Overall, domestic capacity rose marginally, by 0.5% in 2007, according to the Air Transport Association. International capacity on U.S. carriers rose by 12%, and system capacity rose by 3.14%.

Network carriers have higher costs due to older employees, older airplanes, higher-paid executives and more complex operational and corporate structures. The discrepancy remains despite an intense effort since 2001 to take out costs, largely through bankruptcy.

This year, low-cost carrier growth is more discreet.

Last week, Southwest said it will keep six aircraft it had planned to retire, enabling it to boost Denver service. It may seem counterintuitive, but between April and May, Southwest increased its 2008 capacity growth estimate.

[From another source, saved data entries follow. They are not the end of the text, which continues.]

This design comes from an exercise in tuning for small area and few clock cycles on the open sky130 flow, not from production work. Where RTL was checked, it was by simulation tests only, not by an equivalence proof against the original. Power and IR drop assume default switching activity.

==> flow/design.v <==
module multi_color_centroid_tracker #(
  parameter int NUM_COLORS = 2,
  parameter int DATA_W     = 12,
  parameter int COORD_W    = 16,
  parameter int CNT_W      = 24,
  parameter int SUM_W      = 40,
  parameter int MIN_PIXELS = 64,
  localparam int SEL_W     = (NUM_COLORS > 1) ? $clog2(NUM_COLORS) : 1,
  localparam int C_W       = DATA_W / 3
) (
  input  logic                          iCLK,
  input  logic                          iRST,
  input  logic                          iEN,
  input  logic                          iFVAL,
  input  logic                          iDATA_VAL,
  input  logic [DATA_W-1:0]             iDATA,
  input  logic [COORD_W-1:0]            iX_Cont,
  input  logic [COORD_W-1:0]            iY_Cont,
  input  logic                          iCFG_WE,
  input  logic [SEL_W-1:0]              iCFG_SEL,
  input  logic [DATA_W-1:0]             iCFG_MEAN,
  input  logic [C_W-1:0]                iCFG_THRESH,
  output logic [NUM_COLORS-1:0]         oOBJ_VAL,
  output logic [NUM_COLORS*COORD_W-1:0] oX_POS,
  output logic [NUM_COLORS*COORD_W-1:0] oY_POS,
  output logic                          oDONE,
  output logic                          oBUSY,
  output logic                          oOVERRUN
);
  localparam int               RHI_W   = SUM_W - COORD_W;      
  localparam int               LO0_W   = COORD_W / 2;          
  localparam int               LO1_W   = COORD_W - LO0_W;      
  localparam int               CLO_W   = 8;                    
  localparam int               STEPS   = 2 * COORD_W;          
  localparam int               STEP_W  = $clog2(STEPS);
  localparam logic [CNT_W-1:0] MIN_CNT = CNT_W'(MIN_PIXELS);
  function automatic logic color_match(input logic [DATA_W-1:0] pix,
                                       input logic [DATA_W-1:0] mean,
                                       input logic [C_W-1:0]    thr);
    logic         ok;
    logic [C_W:0] diff;
    logic [C_W-1:0] mag;
    ok = 1'b1;
    for (int c = 0; c < 3; c++) begin
      diff = {1'b0, pix[c*C_W +: C_W]} - {1'b0, mean[c*C_W +: C_W]};
      mag  = diff[C_W] ? -diff[C_W-1:0] : diff[C_W-1:0];
      if (mag > thr) ok = 1'b0;
    end
    color_match = ok;
  endfunction
  logic fval_q, fall_q;
  logic [NUM_COLORS-1:0][DATA_W-1:0] stg_mean_q, act_mean_q;
  logic [NUM_COLORS-1:0][C_W-1:0]    stg_thr_q, act_thr_q;
  always_ff @(posedge iCLK) begin
    if (iRST) begin
      stg_mean_q <= '0;
      stg_thr_q  <= '0;
    end else if (iCFG_WE && (int'(iCFG_SEL) < NUM_COLORS)) begin
      stg_mean_q[iCFG_SEL] <= iCFG_MEAN;
      stg_thr_q[iCFG_SEL]  <= iCFG_THRESH;
    end
  end
  always_ff @(posedge iCLK) begin
    if (!fval_q) begin
      act_mean_q <= stg_mean_q;
      act_thr_q  <= stg_thr_q;
    end
  end
  logic [NUM_COLORS-1:0]            match, add_en;
  logic [NUM_COLORS-1:0][SUM_W-1:0] acc_x_q, acc_y_q;
  logic [NUM_COLORS-1:0][CNT_W-1:0] acc_cnt_q;
  logic [NUM_COLORS-1:0]            acc_ovf_q;
  logic [NUM_COLORS-1:0]            cx0_q, cx1_q, cy0_q, cy1_q, cc_q;
  logic [NUM_COLORS-1:0][RHI_W-1:0] hi_x, hi_y;
  always_comb begin
    for (int k = 0; k < NUM_COLORS; k++) begin
      match[k]  = iEN & iFVAL & iDATA_VAL &
                  color_match(iDATA,
                              fval_q ? act_mean_q[k] : stg_mean_q[k],
                              fval_q ? act_thr_q[k]  : stg_thr_q[k]);
      add_en[k] = match[k] & ~(fval_q & (acc_ovf_q[k] | (&acc_cnt_q[k])));
    end
  end
  logic [NUM_COLORS-1:0][COORD_W-1:0] lo_x, lo_y;
  logic [NUM_COLORS-1:0]              cx0, cx1, cy0, cy1;
  logic [NUM_COLORS-1:0][CNT_W-1:0]   cnt_nx;
  logic [NUM_COLORS-1:0]              cc;
  for (genvar k = 0; k < NUM_COLORS; k++) begin : g_acc
    logic [COORD_W-1:0] ax, bx, ay, by;
    logic [COORD_W:0]   kx, ky;
    logic [RHI_W:0]     hx, hy;
    logic [CNT_W-1:0]   ac;
    logic [CNT_W:0]     kc;
    assign ax = fval_q ? acc_x_q[k][COORD_W-1:0] : '0;
    assign ay = fval_q ? acc_y_q[k][COORD_W-1:0] : '0;
    assign bx = add_en[k] ? iX_Cont : '0;
    assign by = add_en[k] ? iY_Cont : '0;
    for (genvar i = 0; i <= COORD_W; i++) begin : g_cin
      if (i == 0) begin : g_c0
        assign kx[i] = 1'b0;
        assign ky[i] = 1'b0;
      end else if (i == LO0_W) begin : g_c1
        assign kx[i] = fval_q & cx0_q[k];
        assign ky[i] = fval_q & cy0_q[k];
      end else begin : g_cn
        assign kx[i] = (ax[i-1] & bx[i-1]) | ((ax[i-1] ^ bx[i-1]) & kx[i-1]);
        assign ky[i] = (ay[i-1] & by[i-1]) | ((ay[i-1] ^ by[i-1]) & ky[i-1]);
      end
    end
    for (genvar i = 0; i < COORD_W; i++) begin : g_lo
      assign lo_x[k][i] = ax[i] ^ bx[i] ^ kx[i];
      assign lo_y[k][i] = ay[i] ^ by[i] ^ ky[i];
    end
    assign cx0[k] = (ax[LO0_W-1] & bx[LO0_W-1]) | ((ax[LO0_W-1] ^ bx[LO0_W-1]) & kx[LO0_W-1]);
    assign cy0[k] = (ay[LO0_W-1] & by[LO0_W-1]) | ((ay[LO0_W-1] ^ by[LO0_W-1]) & ky[LO0_W-1]);
    assign cx1[k] = kx[COORD_W];
    assign cy1[k] = ky[COORD_W];
    assign hx[0] = cx1_q[k];
    assign hy[0] = cy1_q[k];
    for (genvar i = 0; i < RHI_W; i++) begin : g_hi
      assign hi_x[k][i] = acc_x_q[k][COORD_W + i] ^ hx[i];
      assign hx[i + 1]  = acc_x_q[k][COORD_W + i] & hx[i];
      assign hi_y[k][i] = acc_y_q[k][COORD_W + i] ^ hy[i];
      assign hy[i + 1]  = acc_y_q[k][COORD_W + i] & hy[i];
    end
    assign ac = fval_q ? acc_cnt_q[k] : '0;
    for (genvar i = 0; i <= CNT_W; i++) begin : g_cc
      if (i == 0) begin : g_c0
        assign kc[i] = add_en[k];
      end else if (i == CLO_W) begin : g_c1
        assign kc[i] = fval_q & cc_q[k];
      end else begin : g_cn
        assign kc[i] = ac[i-1] & kc[i-1];
      end
    end
    for (genvar i = 0; i < CNT_W; i++) begin : g_cnt
      assign cnt_nx[k][i] = ac[i] ^ kc[i];
    end
    assign cc[k] = ac[CLO_W-1] & kc[CLO_W-1];
  end
  always_ff @(posedge iCLK) begin
    for (int k = 0; k < NUM_COLORS; k++) begin
      acc_ovf_q[k] <= fval_q & (acc_ovf_q[k] | (match[k] & (&acc_cnt_q[k])));
      acc_cnt_q[k] <= cnt_nx[k];
      cc_q[k]      <= cc[k];
      cx0_q[k]     <= cx0[k];
      cy0_q[k]     <= cy0[k];
      cx1_q[k]     <= cx1[k];
      cy1_q[k]     <= cy1[k];
      acc_x_q[k]   <= {fval_q ? hi_x[k] : RHI_W'(0), lo_x[k]};
      acc_y_q[k]   <= {fval_q ? hi_y[k] : RHI_W'(0), lo_y[k]};
    end
  end
  logic              run_q, done_q, busy, cap;
  logic [STEP_W-1:0] step_q;
  logic [NUM_COLORS-1:0] out_v_q, acc_valid;
  assign busy = run_q | done_q;
  assign cap  = fall_q & ~busy;
  always_comb begin
    for (int k = 0; k < NUM_COLORS; k++)
      acc_valid[k] = (acc_cnt_q[k] >= MIN_CNT) && !acc_ovf_q[k];
  end
  always_ff @(posedge iCLK) begin
    if (iRST) begin
      fval_q  <= 1'b0;
      fall_q  <= 1'b0;
      run_q   <= 1'b0;
      done_q  <= 1'b0;
      out_v_q <= '0;
    end else begin
      fval_q <= iFVAL;
      fall_q <= fval_q & ~iFVAL;
      done_q <= 1'b0;
      if (cap) begin
        run_q   <= |acc_valid;
        done_q  <= ~|acc_valid;
        out_v_q <= acc_valid;
      end else if (run_q && (&step_q)) begin
        run_q  <= 1'b0;
        done_q <= 1'b1;
      end
    end
  end
  always_ff @(posedge iCLK) begin
    if (cap) step_q <= '0;
    else     step_q <= step_q + 1'b1;
  end
  logic [NUM_COLORS-1:0][SUM_W-1:0] dx_q, dy_q, step_res;
  logic [NUM_COLORS-1:0][CNT_W-1:0] dc_q;
  always_comb begin
    for (int k = 0; k < NUM_COLORS; k++) begin
      logic [CNT_W:0] rem_sh, diff;
      rem_sh = dx_q[k][SUM_W-1:COORD_W-1];
      diff   = rem_sh - {1'b0, dc_q[k]};
      step_res[k] = {diff[CNT_W] ? rem_sh[CNT_W-1:0] : diff[CNT_W-1:0],
                     dx_q[k][COORD_W-2:0], ~diff[CNT_W]};
    end
  end
  always_ff @(posedge iCLK) begin
    for (int k = 0; k < NUM_COLORS; k++) begin
      if (cap) begin
        dx_q[k] <= {hi_x[k], acc_x_q[k][COORD_W-1:0]};
        dy_q[k] <= {hi_y[k], acc_y_q[k][COORD_W-1:0]};
        dc_q[k] <= acc_cnt_q[k];
      end else begin
        dx_q[k][SUM_W-1:COORD_W] <= dy_q[k][SUM_W-1:COORD_W];
        dy_q[k][SUM_W-1:COORD_W] <= step_res[k][SUM_W-1:COORD_W];
        if (run_q) begin
          dx_q[k][COORD_W-1:0] <= dy_q[k][COORD_W-1:0];
          dy_q[k][COORD_W-1:0] <= step_res[k][COORD_W-1:0];
        end
      end
    end
  end
  always_comb begin
    oBUSY    = busy;
    oDONE    = done_q;
    oOVERRUN = fall_q & busy;
    for (int k = 0; k < NUM_COLORS; k++) begin
      oOBJ_VAL[k]                  = out_v_q[k] & ~run_q;
      oX_POS[k*COORD_W +: COORD_W] = (out_v_q[k] & ~run_q) ? dx_q[k][COORD_W-1:0] : '0;
      oY_POS[k*COORD_W +: COORD_W] = (out_v_q[k] & ~run_q) ? dy_q[k][COORD_W-1:0] : '0;
    end
  end
endmodule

"The fact that the rest of the industry is going to be contracting is going to provide some opportunities for Southwest Airlines in the future," chairman emeritus Herb Kelleher told reporters at the company's annual meeting.

JetBlue said last week it will add five new routes, including Burbank to Washington D.C. and Las Vegas, and three north-southwestern routes. While the longhaul flying is on A320s pulled from seasonal Florida routes, some western routes will be flown with new Embraer 190s.

"We feel as though our growth rate is appropriate for the environment, but we will continue to aggressively manage our growth plans based on changing economic factors," says JetBlue spokesman Bryan Baldwin.

JetBlue has reduced 2008 growth to between 3% and 5%, from between 5% and 8%, with most of the growth driven by increased run rates on airplanes added to the fleet in 2007. In the fourth quarter, aircraft utilization will decline by about half an hour each day and capacity will decline by 2.8%, the first quarter of negative growth in JetBlue history.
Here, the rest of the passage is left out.